[What the exercise asks] Once the line with "Largest voltage drop" is found in the entries below, repeat it and each following line exactly, up to and including the line with "PnR worst setup". Add no other lines.

[Saved entries]
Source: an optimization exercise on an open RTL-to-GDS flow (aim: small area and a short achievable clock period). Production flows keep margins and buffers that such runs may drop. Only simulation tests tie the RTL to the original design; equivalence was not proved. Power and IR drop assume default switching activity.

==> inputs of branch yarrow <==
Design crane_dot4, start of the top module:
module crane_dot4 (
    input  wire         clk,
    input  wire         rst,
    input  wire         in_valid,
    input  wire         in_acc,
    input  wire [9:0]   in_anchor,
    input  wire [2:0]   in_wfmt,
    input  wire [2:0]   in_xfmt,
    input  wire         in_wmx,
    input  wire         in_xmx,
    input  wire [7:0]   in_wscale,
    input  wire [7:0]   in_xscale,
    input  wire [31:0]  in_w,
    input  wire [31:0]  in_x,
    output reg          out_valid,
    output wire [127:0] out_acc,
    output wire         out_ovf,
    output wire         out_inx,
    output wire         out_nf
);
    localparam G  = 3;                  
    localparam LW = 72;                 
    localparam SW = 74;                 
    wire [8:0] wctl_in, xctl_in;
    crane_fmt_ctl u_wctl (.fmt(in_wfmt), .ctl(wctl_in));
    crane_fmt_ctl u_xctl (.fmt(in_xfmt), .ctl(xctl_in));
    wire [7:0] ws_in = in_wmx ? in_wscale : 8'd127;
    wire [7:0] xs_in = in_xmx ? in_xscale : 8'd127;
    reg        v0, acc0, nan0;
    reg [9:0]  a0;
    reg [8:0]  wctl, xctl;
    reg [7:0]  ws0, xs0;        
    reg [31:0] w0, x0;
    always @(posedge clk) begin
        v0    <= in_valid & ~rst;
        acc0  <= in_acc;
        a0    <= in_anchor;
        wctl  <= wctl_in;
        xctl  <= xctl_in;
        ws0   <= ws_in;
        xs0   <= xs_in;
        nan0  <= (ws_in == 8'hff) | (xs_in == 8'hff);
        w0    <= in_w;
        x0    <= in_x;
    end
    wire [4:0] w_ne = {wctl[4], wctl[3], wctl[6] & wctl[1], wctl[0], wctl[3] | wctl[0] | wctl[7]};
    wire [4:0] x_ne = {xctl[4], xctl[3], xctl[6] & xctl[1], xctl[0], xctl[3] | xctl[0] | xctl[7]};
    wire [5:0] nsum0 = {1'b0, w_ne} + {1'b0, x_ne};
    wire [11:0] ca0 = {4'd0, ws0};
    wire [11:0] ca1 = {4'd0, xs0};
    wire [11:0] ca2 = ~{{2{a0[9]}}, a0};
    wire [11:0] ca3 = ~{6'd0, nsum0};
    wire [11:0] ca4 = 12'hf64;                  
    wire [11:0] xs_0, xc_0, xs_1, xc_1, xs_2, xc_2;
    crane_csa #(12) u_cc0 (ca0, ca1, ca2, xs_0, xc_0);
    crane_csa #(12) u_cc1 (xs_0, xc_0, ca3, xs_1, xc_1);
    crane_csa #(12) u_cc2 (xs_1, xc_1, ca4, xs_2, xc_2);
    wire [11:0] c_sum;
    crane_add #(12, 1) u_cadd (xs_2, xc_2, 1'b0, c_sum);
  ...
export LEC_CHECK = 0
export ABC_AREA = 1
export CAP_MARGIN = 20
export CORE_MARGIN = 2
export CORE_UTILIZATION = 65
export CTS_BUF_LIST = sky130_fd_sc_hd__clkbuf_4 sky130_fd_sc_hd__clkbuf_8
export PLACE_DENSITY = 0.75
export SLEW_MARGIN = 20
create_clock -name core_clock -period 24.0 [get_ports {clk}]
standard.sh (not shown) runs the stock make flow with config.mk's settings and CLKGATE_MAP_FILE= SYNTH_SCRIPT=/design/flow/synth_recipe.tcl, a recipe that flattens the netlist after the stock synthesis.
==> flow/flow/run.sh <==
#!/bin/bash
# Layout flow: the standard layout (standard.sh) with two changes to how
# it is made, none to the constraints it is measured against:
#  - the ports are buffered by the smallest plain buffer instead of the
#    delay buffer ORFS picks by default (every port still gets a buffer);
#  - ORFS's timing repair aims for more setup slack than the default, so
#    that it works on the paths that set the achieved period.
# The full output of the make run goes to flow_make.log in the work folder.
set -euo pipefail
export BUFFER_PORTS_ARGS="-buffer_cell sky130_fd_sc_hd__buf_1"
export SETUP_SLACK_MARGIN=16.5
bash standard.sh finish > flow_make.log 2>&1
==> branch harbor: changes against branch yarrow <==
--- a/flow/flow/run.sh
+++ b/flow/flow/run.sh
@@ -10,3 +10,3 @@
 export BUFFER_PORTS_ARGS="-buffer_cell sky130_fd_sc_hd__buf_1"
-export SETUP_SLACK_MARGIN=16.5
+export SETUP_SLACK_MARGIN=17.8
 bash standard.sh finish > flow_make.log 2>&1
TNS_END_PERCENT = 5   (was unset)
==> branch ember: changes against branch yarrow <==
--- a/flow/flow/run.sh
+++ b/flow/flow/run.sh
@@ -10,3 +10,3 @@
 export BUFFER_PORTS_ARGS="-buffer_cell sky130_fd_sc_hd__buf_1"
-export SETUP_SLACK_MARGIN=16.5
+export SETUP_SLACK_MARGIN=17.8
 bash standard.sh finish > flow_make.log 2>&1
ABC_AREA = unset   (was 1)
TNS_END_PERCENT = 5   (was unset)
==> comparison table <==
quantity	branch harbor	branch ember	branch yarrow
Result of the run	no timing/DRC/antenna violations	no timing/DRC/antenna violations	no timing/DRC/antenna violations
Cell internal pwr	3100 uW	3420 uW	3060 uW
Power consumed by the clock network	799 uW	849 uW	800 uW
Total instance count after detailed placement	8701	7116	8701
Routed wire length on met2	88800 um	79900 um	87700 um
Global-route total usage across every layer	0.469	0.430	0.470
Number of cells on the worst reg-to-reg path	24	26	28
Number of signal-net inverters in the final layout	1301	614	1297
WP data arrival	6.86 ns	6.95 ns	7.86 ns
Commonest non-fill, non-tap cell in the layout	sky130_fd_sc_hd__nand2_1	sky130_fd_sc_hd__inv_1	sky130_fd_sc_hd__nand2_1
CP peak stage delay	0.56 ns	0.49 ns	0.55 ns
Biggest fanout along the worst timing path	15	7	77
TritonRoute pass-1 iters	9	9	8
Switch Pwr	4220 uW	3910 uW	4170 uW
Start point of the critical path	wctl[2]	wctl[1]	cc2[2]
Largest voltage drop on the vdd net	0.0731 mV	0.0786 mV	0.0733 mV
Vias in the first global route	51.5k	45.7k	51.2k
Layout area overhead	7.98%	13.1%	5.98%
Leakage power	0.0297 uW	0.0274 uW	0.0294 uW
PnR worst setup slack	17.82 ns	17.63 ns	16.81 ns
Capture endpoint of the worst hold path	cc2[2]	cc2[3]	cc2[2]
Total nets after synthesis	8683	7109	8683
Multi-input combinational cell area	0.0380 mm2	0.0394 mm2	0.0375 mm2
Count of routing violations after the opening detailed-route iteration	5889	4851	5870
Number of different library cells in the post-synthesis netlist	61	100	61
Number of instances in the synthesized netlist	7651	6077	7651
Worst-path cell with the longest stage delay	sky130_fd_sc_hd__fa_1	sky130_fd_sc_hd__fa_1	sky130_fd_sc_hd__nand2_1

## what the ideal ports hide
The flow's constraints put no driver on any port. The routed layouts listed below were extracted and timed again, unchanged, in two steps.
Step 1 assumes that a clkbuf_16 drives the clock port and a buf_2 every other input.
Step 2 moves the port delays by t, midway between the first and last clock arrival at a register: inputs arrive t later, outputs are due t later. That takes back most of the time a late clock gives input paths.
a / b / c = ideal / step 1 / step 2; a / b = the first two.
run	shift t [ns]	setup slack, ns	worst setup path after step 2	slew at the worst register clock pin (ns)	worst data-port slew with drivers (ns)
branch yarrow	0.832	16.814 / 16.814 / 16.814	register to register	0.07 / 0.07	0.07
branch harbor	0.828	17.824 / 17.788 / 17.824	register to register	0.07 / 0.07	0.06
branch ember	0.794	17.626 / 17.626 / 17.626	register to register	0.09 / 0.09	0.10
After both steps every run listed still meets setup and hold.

...

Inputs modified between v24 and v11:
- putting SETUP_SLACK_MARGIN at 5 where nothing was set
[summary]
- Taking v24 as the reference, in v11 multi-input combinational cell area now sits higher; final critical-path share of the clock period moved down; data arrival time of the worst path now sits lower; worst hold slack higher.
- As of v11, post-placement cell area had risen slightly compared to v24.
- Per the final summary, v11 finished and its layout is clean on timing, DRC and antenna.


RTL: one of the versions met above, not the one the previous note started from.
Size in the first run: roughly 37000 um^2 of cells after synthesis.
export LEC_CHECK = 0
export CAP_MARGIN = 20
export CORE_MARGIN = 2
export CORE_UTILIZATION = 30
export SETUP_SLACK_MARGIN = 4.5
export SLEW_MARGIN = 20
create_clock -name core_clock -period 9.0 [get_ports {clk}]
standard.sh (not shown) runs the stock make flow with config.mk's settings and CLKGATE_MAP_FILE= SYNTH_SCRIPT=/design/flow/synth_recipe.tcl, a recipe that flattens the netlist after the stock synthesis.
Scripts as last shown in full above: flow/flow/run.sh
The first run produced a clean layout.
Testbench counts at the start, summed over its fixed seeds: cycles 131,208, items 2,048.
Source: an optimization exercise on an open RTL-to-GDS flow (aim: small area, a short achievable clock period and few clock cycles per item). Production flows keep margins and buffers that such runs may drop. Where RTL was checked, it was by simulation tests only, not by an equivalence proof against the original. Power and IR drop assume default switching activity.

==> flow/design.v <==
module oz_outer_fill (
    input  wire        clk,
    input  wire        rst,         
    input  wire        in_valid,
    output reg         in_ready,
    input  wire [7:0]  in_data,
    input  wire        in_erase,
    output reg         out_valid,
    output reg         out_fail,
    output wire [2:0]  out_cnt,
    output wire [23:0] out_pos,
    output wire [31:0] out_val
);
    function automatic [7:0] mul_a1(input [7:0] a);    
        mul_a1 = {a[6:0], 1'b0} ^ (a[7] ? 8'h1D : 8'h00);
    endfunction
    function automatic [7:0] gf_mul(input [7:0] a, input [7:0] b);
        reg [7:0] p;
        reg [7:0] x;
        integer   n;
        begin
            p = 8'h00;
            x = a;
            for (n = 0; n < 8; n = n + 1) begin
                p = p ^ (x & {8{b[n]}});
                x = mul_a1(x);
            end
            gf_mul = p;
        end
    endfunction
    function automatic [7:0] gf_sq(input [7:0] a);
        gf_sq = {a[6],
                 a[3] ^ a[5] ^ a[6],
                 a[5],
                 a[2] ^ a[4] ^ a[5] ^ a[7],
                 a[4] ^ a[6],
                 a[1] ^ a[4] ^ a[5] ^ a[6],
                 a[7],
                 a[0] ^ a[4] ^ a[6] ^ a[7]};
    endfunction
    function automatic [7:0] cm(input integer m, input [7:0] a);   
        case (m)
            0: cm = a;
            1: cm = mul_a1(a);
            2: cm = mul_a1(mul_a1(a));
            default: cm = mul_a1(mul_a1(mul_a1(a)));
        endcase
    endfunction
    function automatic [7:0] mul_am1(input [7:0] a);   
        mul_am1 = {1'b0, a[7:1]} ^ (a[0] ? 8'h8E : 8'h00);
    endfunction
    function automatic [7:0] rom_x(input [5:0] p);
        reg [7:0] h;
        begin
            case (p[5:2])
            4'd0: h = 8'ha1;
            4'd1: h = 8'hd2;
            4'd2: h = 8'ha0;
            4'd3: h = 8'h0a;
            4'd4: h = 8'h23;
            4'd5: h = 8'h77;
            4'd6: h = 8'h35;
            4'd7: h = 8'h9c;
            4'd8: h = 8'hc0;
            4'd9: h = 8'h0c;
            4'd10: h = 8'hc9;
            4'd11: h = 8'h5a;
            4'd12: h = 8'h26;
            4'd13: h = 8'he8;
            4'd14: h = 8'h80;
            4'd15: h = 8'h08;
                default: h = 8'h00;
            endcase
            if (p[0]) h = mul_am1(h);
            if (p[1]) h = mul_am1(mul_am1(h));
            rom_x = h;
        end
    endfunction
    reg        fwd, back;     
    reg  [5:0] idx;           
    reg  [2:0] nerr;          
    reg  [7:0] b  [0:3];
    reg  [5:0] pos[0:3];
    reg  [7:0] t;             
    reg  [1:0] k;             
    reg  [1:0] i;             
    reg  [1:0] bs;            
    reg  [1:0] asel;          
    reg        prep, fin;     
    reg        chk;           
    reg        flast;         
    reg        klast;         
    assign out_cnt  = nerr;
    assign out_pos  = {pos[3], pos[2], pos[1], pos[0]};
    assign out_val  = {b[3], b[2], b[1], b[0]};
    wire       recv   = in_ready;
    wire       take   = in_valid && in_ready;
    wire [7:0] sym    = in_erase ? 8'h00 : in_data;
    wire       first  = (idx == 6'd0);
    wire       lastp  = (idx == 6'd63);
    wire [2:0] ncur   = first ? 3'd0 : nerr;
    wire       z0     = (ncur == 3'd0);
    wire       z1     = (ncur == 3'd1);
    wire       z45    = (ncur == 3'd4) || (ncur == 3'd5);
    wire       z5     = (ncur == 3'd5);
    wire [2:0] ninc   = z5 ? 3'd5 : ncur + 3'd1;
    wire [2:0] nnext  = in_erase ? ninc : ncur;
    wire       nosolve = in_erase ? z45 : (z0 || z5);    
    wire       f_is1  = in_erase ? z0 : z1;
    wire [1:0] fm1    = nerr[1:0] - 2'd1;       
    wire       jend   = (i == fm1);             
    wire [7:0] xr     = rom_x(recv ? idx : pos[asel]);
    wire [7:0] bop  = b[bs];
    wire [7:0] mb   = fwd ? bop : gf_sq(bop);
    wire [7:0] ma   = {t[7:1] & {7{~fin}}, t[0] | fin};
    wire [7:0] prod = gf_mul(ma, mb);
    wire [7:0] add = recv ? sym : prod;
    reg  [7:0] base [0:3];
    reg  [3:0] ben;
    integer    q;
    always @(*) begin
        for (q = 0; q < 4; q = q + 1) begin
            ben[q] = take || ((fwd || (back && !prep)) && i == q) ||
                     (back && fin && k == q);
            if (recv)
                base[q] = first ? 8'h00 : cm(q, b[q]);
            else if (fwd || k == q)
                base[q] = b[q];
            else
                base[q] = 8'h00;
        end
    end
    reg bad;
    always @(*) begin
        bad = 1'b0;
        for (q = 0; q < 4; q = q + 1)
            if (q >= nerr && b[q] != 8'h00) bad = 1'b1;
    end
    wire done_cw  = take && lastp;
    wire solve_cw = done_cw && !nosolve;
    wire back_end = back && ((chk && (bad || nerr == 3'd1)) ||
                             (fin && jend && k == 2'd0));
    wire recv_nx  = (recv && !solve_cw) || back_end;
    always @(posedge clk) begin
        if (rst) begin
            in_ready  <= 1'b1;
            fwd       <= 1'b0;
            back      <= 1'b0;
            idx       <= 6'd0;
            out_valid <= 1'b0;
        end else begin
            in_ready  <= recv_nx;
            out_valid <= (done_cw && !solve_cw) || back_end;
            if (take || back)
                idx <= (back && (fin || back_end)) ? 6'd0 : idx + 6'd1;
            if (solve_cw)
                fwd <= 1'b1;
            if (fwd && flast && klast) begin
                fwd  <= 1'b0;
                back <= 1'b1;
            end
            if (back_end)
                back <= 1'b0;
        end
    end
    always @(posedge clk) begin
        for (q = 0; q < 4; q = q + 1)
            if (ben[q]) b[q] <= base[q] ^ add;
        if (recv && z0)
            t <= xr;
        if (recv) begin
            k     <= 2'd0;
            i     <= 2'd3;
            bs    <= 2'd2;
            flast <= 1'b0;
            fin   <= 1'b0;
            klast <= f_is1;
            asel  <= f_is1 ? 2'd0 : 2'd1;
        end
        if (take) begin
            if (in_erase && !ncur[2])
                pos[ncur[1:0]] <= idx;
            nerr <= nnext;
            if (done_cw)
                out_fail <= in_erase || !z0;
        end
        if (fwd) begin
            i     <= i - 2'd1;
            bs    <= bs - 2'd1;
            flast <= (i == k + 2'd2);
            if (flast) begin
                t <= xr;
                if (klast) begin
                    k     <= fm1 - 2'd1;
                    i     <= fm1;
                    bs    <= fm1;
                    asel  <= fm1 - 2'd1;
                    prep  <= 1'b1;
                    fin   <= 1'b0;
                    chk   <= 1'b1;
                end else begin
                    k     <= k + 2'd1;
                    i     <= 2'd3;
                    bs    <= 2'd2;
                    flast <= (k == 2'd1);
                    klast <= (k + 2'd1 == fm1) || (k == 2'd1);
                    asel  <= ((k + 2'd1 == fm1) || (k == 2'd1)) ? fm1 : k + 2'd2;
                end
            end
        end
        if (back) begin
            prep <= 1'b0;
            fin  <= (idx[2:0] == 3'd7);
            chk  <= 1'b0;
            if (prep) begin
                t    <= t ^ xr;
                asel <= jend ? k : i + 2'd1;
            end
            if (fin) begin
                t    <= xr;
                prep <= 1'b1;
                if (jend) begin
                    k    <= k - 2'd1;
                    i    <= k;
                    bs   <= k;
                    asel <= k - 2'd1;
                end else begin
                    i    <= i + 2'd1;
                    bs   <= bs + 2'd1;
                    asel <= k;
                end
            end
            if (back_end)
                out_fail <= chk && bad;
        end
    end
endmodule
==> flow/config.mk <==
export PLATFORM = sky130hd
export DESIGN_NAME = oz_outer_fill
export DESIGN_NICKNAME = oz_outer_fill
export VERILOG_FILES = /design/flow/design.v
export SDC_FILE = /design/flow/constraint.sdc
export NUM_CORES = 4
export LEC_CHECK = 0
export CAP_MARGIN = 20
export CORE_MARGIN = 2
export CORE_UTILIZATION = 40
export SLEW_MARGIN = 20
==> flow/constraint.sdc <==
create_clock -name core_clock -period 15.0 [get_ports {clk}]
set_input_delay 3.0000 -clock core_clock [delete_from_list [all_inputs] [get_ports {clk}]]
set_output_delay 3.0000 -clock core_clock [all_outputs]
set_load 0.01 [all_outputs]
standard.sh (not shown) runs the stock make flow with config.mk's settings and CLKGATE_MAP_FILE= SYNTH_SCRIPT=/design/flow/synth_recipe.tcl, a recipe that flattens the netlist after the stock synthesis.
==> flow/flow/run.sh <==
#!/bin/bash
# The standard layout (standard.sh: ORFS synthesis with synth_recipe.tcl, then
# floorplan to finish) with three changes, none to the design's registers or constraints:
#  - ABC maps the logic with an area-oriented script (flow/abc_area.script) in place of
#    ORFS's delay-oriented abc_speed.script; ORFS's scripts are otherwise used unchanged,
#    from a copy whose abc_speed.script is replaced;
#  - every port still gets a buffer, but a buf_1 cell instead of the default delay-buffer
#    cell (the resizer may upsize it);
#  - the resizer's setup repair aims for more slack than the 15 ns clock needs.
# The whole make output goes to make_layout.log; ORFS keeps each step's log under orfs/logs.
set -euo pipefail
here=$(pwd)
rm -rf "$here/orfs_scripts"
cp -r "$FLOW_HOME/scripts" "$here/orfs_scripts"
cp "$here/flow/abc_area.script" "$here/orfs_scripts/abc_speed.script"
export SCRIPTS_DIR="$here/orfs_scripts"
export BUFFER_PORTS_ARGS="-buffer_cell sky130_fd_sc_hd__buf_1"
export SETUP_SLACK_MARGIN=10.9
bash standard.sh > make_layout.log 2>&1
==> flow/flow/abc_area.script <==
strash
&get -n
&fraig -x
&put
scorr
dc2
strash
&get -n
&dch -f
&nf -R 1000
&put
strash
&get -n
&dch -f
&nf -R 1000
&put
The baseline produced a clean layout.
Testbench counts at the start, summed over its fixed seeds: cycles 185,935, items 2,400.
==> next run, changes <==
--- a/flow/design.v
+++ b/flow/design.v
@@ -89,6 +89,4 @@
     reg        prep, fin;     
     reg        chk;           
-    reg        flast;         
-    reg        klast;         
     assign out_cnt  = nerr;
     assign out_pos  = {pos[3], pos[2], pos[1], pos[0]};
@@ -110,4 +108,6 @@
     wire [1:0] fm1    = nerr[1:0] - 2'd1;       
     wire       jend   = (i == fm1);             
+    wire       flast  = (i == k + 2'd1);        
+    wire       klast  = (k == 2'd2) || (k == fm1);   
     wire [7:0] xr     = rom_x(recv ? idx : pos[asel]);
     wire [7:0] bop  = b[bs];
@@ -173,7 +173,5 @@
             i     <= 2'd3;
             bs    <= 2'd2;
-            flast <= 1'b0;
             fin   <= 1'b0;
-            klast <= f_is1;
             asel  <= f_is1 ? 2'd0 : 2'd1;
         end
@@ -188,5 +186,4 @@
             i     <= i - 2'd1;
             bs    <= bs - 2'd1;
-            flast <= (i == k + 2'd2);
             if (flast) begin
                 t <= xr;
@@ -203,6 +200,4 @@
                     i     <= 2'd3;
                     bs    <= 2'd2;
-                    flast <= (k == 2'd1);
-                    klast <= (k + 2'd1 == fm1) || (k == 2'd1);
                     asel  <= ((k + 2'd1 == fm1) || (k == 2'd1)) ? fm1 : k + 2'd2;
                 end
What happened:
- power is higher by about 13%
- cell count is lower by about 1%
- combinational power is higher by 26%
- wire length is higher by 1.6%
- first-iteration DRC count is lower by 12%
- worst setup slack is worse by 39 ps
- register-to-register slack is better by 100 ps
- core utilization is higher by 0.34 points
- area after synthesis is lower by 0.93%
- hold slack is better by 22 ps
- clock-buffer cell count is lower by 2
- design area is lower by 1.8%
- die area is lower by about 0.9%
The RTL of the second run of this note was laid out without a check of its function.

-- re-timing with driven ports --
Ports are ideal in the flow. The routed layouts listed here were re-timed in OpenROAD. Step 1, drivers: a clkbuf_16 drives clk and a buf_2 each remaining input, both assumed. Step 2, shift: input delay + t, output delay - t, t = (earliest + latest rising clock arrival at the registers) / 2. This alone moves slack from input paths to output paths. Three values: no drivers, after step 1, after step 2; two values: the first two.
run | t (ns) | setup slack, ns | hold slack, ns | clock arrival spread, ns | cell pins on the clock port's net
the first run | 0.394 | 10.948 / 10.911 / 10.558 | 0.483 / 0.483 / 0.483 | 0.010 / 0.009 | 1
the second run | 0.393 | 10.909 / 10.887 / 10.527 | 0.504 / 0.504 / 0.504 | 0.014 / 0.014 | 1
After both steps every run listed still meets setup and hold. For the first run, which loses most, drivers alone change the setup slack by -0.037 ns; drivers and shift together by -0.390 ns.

[Answer section]
Largest voltage drop on the vdd net	0.0731 mV	0.0786 mV	0.0733 mV
Vias in the first global route	51.5k	45.7k	51.2k
Layout area overhead	7.98%	13.1%	5.98%
Leakage power	0.0297 uW	0.0274 uW	0.0294 uW
PnR worst setup slack	17.82 ns	17.63 ns	16.81 ns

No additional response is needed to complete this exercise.